I own a german shepherd. Rather, a very handsome one.
Now, german shepherds are very intelligent but with inadequate training, increasing aggression, lesser exercise and a weak alpha, you will soon end up dealing with an uncontrollable pain in the ass dog.
Sadly, my dog had become that. And I noticed pretty late, but when I did, I knew he had to change. Before that, I had to change.
You see, teaching an aggressive dog, taming him down, calming him down is 80% change in your behaviour and 20% work on the dog. Because, most of the times, my dog was reflecting my emotional state of mind.
We stepped out of the house. He pulled a bit. I got frustrated. I was even scared, a 40kg healthy dog is rather difficult to handle by an obese girl who lacks real body strength.
Letting go of my fear
First thing I did was get a muzzle. It changed my life. The problem behind my fear was that an aggressive dog bites. I couldn’t have my dog walking around biting people. Could I?
So, I got a muzzle, put it on tightly every time I took him out. I was sure in my mind that even if he gets loose and attack somebody, the maximum damage he could do was scratch a person. I could handle that. So, bye bye fear.
2. Controlling my emotions
There was fear, reluctance, and frustration. I also felt guilty of having him become like that. There was also tension. Every time a cow or a kid (both are very common sights on the Indian streets) passed, I got really tense.
Frodo hates cows. And kids would definitely run, out of fear or just to tease Frodo. Both made him bark and pull like crazy.
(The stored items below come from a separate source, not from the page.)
--- config.mk ---
export PLATFORM = sky130hd
export DESIGN_NAME = lsg_ctrl
export DESIGN_NICKNAME = d
export VERILOG_FILES = /design/src/lsg_pkg.sv /design/src/lsg_ctrl.sv
export SDC_FILE = /design/constraint.sdc
export NUM_CORES = 1
export LEC_CHECK = 0
export BUFFER_PORTS_ARGS = -buffer_cell sky130_fd_sc_hd__buf_2
export CAP_MARGIN = 20
export CORE_AREA = 2 2 39 41
export DETAILED_ROUTE_END_ITERATION = 10
export DIE_AREA = 0 0 41 43
export GPL_TIMING_DRIVEN = 0
export PLACE_DENSITY = 0.5
export SLEW_MARGIN = 10
export SYNTH_ARGS = -nofsm -noshare
export SYNTH_HDL_FRONTEND = slang
export SYNTH_SLANG_ARGS = --single-unit
--- constraint.sdc ---
create_clock -name clk_i -period 1.4 [get_ports clk_i]
set_input_delay 0.21 -clock clk_i [delete_from_list [all_inputs] [get_ports clk_i]]
set_output_delay 0.21 -clock clk_i [all_outputs]
set_load 0.01 [all_outputs]
--- src/lsg_pkg.sv ---
// Shared types, constants and helper functions of the lens shading grid gain unit.
`default_nettype none

package lsg_pkg;

  localparam int GRID_ROWS  = 31;
  localparam int GRID_COLS  = 32;
  localparam int TABLE_SIZE = GRID_ROWS * GRID_COLS;
  localparam int TBL_AW     = $clog2(TABLE_SIZE);

  localparam int GAIN_W  = 14;
  localparam int PIX_W   = 16;
  localparam int PIX14_W = 14;
  localparam int STEP_W  = 16;
  localparam int TY_W    = 24;
  localparam int GS_W    = 24;
  localparam int PROD_W  = 40;
  localparam int PP_W    = 36;

  localparam logic [STEP_W-1:0]  STEP_ONE   = 16'h8000;
  localparam logic [PROD_W-1:0]  FRAC_ROUND = 40'd16383;
  localparam logic [PP_W:0]      GAIN_ROUND = 37'd512;
  localparam logic [PIX14_W-1:0] PIX_MAX    = 14'd16383;

  localparam int CFG_IDX_W  = 3;
  localparam int CFG_DATA_W = 8;

  localparam logic [CFG_IDX_W-1:0] REG_BYPASS        = 3'd0;
  localparam logic [CFG_IDX_W-1:0] REG_BLOCK_WIDTH   = 3'd1;
  localparam logic [CFG_IDX_W-1:0] REG_BLOCK_HEIGHT  = 3'd2;
  localparam logic [CFG_IDX_W-1:0] REG_START_COL_BLK = 3'd3;
  localparam logic [CFG_IDX_W-1:0] REG_START_COL_OFF = 3'd4;
  localparam logic [CFG_IDX_W-1:0] REG_START_ROW_BLK = 3'd5;
  localparam logic [CFG_IDX_W-1:0] REG_START_ROW_OFF = 3'd6;

  typedef struct packed {
    logic       bypass_enable;
    logic [7:0] block_width;
    logic [7:0] block_height;
    logic [5:0] start_col_block;
    logic [7:0] start_col_offset;
    logic [4:0] start_row_block;
    logic [7:0] start_row_offset;
  } lsg_cfg_t;

  typedef struct packed {
    logic take;
    logic rd_top;
    logic rd_bot;
    logic mul_top;
    logic mul_bot;
    logic blend_bot;
    logic mul_y;
    logic blend_y;
    logic mul_pix;
    logic out_load;
  } lsg_cmd_t;

  typedef struct packed {
    logic step_ok;
    logic in_valid;
    logic in_is_pixel;
    logic bypass;
    logic out_free;
  } lsg_sts_t;

  function automatic logic [4:0] clamp_row(input logic [5:0] b);
    return (b > 6'(GRID_ROWS - 2)) ? 5'(GRID_ROWS - 2) : b[4:0];
  endfunction

  function automatic logic [5:0] clamp_col(input logic [6:0] b);
    return (b > 7'(GRID_COLS - 2)) ? 6'(GRID_COLS - 2) : b[5:0];
  endfunction

  function automatic logic [TBL_AW-1:0] tbl_addr(input logic [4:0] r, input logic [6:0] c);
    return TBL_AW'(int'(r) * GRID_COLS + int'(c));
  endfunction

  function automatic logic signed [GS_W-1:0] blend_add(input logic signed [GS_W-1:0] a,
                                                       input logic signed [PROD_W-1:0] p);
    logic signed [PROD_W-1:0] s;
    logic signed [PROD_W-1:0] sh;
    s  = p + $signed(FRAC_ROUND);
    sh = s >>> 15;
    return a + sh[GS_W-1:0];
  endfunction

endpackage

`default_nettype wire

--- src/lsg_ctrl.sv ---
// Controller state machine that sequences table reads, blends and the output load.
`default_nettype none

module lsg_ctrl import lsg_pkg::*; (
  input  wire logic     clk_i,
  input  wire logic     rst_ni,
  input  wire lsg_sts_t sts_i,
  output logic          in_ready_o,
  output lsg_cmd_t      cmd_o
);

  typedef enum logic [3:0] {
    S_IDLE, S_RDT, S_RDB, S_MT, S_MB, S_GB, S_MY, S_GY, S_MP, S_OUT
  } state_e;

  state_e state_q;
  logic   take;

  assign in_ready_o = (state_q == S_IDLE) && sts_i.step_ok;
  assign take       = in_ready_o && sts_i.in_valid;

  always_comb begin
    cmd_o           = '0;
    cmd_o.take      = take;
    cmd_o.rd_top    = (state_q == S_RDT);
    cmd_o.rd_bot    = (state_q == S_RDB);
    cmd_o.mul_top   = (state_q == S_MT);
    cmd_o.mul_bot   = (state_q == S_MB);
    cmd_o.blend_bot = (state_q == S_GB);
    cmd_o.mul_y     = (state_q == S_MY);
    cmd_o.blend_y   = (state_q == S_GY);
    cmd_o.mul_pix   = (state_q == S_MP);
    cmd_o.out_load  = (state_q == S_OUT) && sts_i.out_free;
  end

  always_ff @(posedge clk_i or negedge rst_ni) begin
    if (!rst_ni) begin
      state_q <= S_IDLE;
    end else begin
      unique case (state_q)
        S_IDLE: begin
          if (take && sts_i.in_is_pixel) begin
            state_q <= sts_i.bypass ? S_OUT : S_RDT;
          end
        end
        S_RDT: state_q <= S_RDB;
        S_RDB: state_q <= S_MT;
        S_MT:  state_q <= S_MB;
        S_MB:  state_q <= S_GB;
        S_GB:  state_q <= S_MY;
        S_MY:  state_q <= S_GY;
        S_GY:  state_q <= S_MP;
        S_MP:  state_q <= S_OUT;
        S_OUT: begin
          if (sts_i.out_free) begin
            state_q <= S_IDLE;
          end
        end
        default: state_q <= S_IDLE;
      endcase
    end
  end

endmodule

`default_nettype wire

==> results.md <==
- IO Count: 18
- Port Buf Inserts: 17
- Design area: 601 um^2
- Number of H-tree levels: 1
- Worst Skew: 0.00132 ns
- Slew Viols, Final: 0
- Comb power frac: 0.689
- Starting Density: 0.225
- Main combinational cell family by area after synthesis: simple AND/OR/NAND/NOR gates
- Outcome: finished with violations
- Largest cells by area after synthesis: dfrtp_1 32%, nor2_1 8.4%, nand2b_1 8.0%
- Remaining global-route overflow: 0
- Syn Nets: 45
- Num CTS Buffers: 3
- Max_cap viols: 0
- Int Power: 0.751 mW
- Max reg flops: 4
- Final GP Congestion: 0.673
- Initial drt markers: 2
- F_max: 712 MHz
- CP max FO: 4
- Vias per cell: 4.48
- Simple-gate area share of the yosys netlist: 0.422
- Routed vias: approximately 380
- Core area: ~1400 um^2
- Row Count: 14
- Final setup violation count: 2
- Worst R2R Setup Slack: 0.05 ns
- Post-DP HPWL: about 570 um
- Area grow syn2layout: 92.8%
- TritonCTS clock tree: yes
- Leakage power: approximately 0.3 nW
- Tot GR Track Use: 0.106
- Synthesized area per cell: roughly 8.2 um^2
- Power density cells: 2120 nW/um^2
- Routed WL per cell: around 11 um
- Synth Cell Area: approximately 310 um^2
- Vias in the first global route: about 350
- Cell taking the most area after synthesis: dfrtp_1
- Cells after Synth: 38
- Worst EP required: between 1 and 1.5 ns
- Clock buffer depth: 2
- Max_slew headroom: 0.859
- Clock network latency to the later pin of the worst-skew pair: approximately 0.23 ns
- Worst Setup Path Type: flip-flop to output pin
- First-pass detailed-route iteration total: 2
- Clock power frac: 0.106
- Final Critical Period: around 1.4 ns
- Dpl cells: 71
- Ant. Diodes: 0
- Nets: 78
- Share of cells above drive strength 1: 0.710
- Register area share after synthesis: 0.321
- Peak supply drop: approximately 0.84 mV
- Initial antenna violation count: 0
- Worst slew pin tran: 0.210 ns
- Yosys warns: 0
- Antenna-violating nets left: 0
- Post-synthesis compound-gate area fraction: 0.145
- Die Wd: ~40 um
- Largest net degree at the start of global routing: 10
- Violated checks: setup timing
- DIE AREA: around 1800 um^2
- Post-place instance area: around 420 um^2
- Top cell type's share of synthesized area: 0.321
- Clock Sinks: 4
- Crit path top cell by count: buf_6
- Slowest cell on crit path: dfrtp_1
- Clock transition at the registers of the reported paths: 0.03 ns
- Post-layout worst setup margin: -0.00376 ns
- Worst setup EP type: output pin
- Sw Ratio: 0.410
- # DRC: 0
- Reg with most FFs: state_q
- Chip height: 43 um
- Synth cell types: 18
- DP Worst Slack: 0.0846 ns
- Critical path's largest stage delay: ~0.40 ns
- FF+latch count, synth: 4
- First-pass GRT wire length: 1270 um
- Post-Synth XOR/XNOR Area: 0.0281
- Net Sw Power: 0.522 mW
- Crit-path cells: buf_6 -> nor2_4 -> nand2_2 -> nor2_2 -> buf_6
- Final hold violations: 0
- RSZ-0062 raised after global routing: yes
- Fin crit share: 1.00
- Final Non-Filler Cells: 85
- CP delay by family, top: flip-flops
- Critical Path AT: 1.19 ns
- Post-Synth Adder-Cell Area: 0
- Buf/Inv on CP: 2
- Root buffer cell: clkbuf_4
- Worst Setup Start Kind: flip-flop
- Drt total wl: approximately 960 um
- Seq pwr share: 0.205
- Top Registers: state_q (4)
- Multiplexer area fraction after synthesis: 0
- Hold Path Class: primary input to asynchronous set/reset pin
[cells in the mapped netlist]
cell,count
a21oi_1,1
a21oi_2,1
a221oi_2,1
and3_1,2
buf_4,2
buf_6,1
dfrtp_1,4
nand2_1,3
nand2b_1,4
nand3b_1,1
nor2_1,7
nor2_2,1
nor3_1,5
nor4b_1,1
o21bai_1,1
o22a_1,1
or2_4,1
xor2_1,1
[power groups by stage]
stage	clock network, mW	registers, mW	logic [mW]
after CTS	0.146	0.236	0.734
after global placement	0	0.235	0.529
after floorplan	0	0.217	0.396
final	0.135	0.260	0.877
after global routing	0.147	0.267	0.939
after detailed placement	0	0.236	0.527
[final cells by class]
class,instances,area (um^2)
fill,152,783
multi-input combinational,31,238
timing repair buffer,29,195
sequential,4,103
clock buffer,3,22.5
buffer,2,22.5
tap,16,20.0
[layout by cell type (no fill, tap or decap), drive strengths merged]
cell,n
a21oi,2
a221oi,1
and3,2
buf,30
clkbuf,3
dfrtp,4
dlygate4sd3,1
nand2,3
nand2b,4
nand3b,1
nor2,8
nor3,5
nor4b,1
o21bai,1
o22a,1
or2,1
xor2,1
[layer usage]
layer / up-vias / track usage / part of all wire
met5: - / 0 / 0
met4: 0 / 0.0600 / 0
li1: 193 / - / -
met2: 9 / 0.191 / 0.59
met1: 179 / 0.104 / 0.37
met3: 0 / 0.0157 / 0.041
[timing repair]
item                                    in CTS  in global routing
pin swaps                                    1                  5
hold buffers                                 1                  0
buffers inserted                             8                  3
endpoints found under the hold margin        4                  0
gates cloned                                 0                  0
gates resized for setup                      9                 11
endpoints found under the setup margin       4                 12
[per-stage QoR]
stage | utilization | setup TNS [ns] | hold slack (ns) | total power, mW
6_report | 0.434 | -0.00512 | 0.315 | 1.27
5_1_grt | 0.434 | -0.192 | 0.339 | 1.35
4_1_cts | 0.391 | -0.00331 | 0.304 | 1.12
3_5_place_dp | 0.301 | 0 | 0.0183 | 0.763
3_3_place_gp | 0.301 | 0 | 0.0149 | 0.764
2_1_floorplan | - | 0 | -0.0856 | 0.614
[path summary, 6_finish.rpt]
kind / start / endpoint / cells after the start
worst max register to register: state_q[3]$_DFFE_PN0P_ / state_q[3]$_DFFE_PN0P_ / 7
min in group clk_i: sts_i[0] / state_q[0]$_DFFE_PN0P_ / 3
worst max-delay path: state_q[3]$_DFFE_PN0P_ / cmd_o[9] / 5
max in group asynchronous: rst_ni / state_q[1]$_DFFE_PN0P_ / 2
worst min-delay path: rst_ni / state_q[3]$_DFFE_PN0P_ / 2
worst min register to register: state_q[0]$_DFFE_PN0P_ / state_q[0]$_DFFE_PN0P_ / 1
[cell families (layout without fill, tap and decap cells)]
family	count (synthesis)	in the layout
AND/OR/NAND/NOR	25	25
AO/OA/AOI/OAI	5	5
flip-flops	4	4
buffers and inverters	3	34
XOR/XNOR	1	1
No activity file was read; power rests on OpenSTA's default activity.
Even the neighbours were scared like shit when Frodo was outside and they never made an effort to not let it be visible to the dog (imagine neighbours sprinting, aunties jumping, girls shouting their lungs out at the very sight of the dog).
Now, I still get tensed at times, but I know when to stop. Another thing that helped holding the leash with two hands. In one hand, I have the loop and in the other, the part that puts pressure on the dog’s neck. I used a trick. I would let all my fear and tension be on the former hand. I would hold it tight as if my life depended on it. And the other one was always fine.
So, when the cow or kid passed by, my emotions communicate that it was alright (even when I could have peed in my pants out of fear of losing control of my dog). And the dog just understood. German shepherds are that intelligent, guys. They understand your emotions much better than anybody else and luckily, sometimes, you can manipulate what they understand with the clever cues.
3. Exercising and Discipline
Dogs usually get aggressive on walks because they’re already angry. They’re angry for you don’t give them enough time and don’t walk them enough. A german shepherd needs 4 kilometres of walk every day, or maybe more. With my current stamina, I can’t even walk about 200 meters. So, did it mean my dog had to wait until I built my stamina?
No. I started going for walks way early in the morning. When not a single living soul was awake. I would take him to the ground, let him loose (with the muzzle on, see I tried my best to save humans. I’m a super hero) and make him play. And he played, until he got insanely tired.
That not only made the whole day go like a breeze but also made Frodo better eventually. Three months of doing this and now, I can take Frodo to the ground anytime and he would be fine without leash (still, muzzled), playing, minding his own business while people move around and do their jobs. Earlier, those people would have had a very bad morning because of the dog.
Dog walking itself needs discipline. It needs you to hold the leash in a certain way, and have some ground rules. The usual people who walk their dogs never follow such rules. They don’t even know about them.
But those who have aggressive dogs, they need to pay attention. Watch videos on dog training on YouTube. Start with Caesar Milan’s videos. And search for more videos on walking dogs properly. And you’ll learn everything you need to know.
Those videos taught me how to make my dog walk properly, and nine months later… he not only walks properly but can also jog with me while matching each step of mine. YES! We did that today. Our first time jogging and Frodo was matching every step, never making me uncomfortable or requiring a gentle pull on the leash. He was wonderful.
And that’s our progress in nine months. We still have a long way to go. Frodo still needs to learn to be friendly around people. But we’ll get there. Won’t we?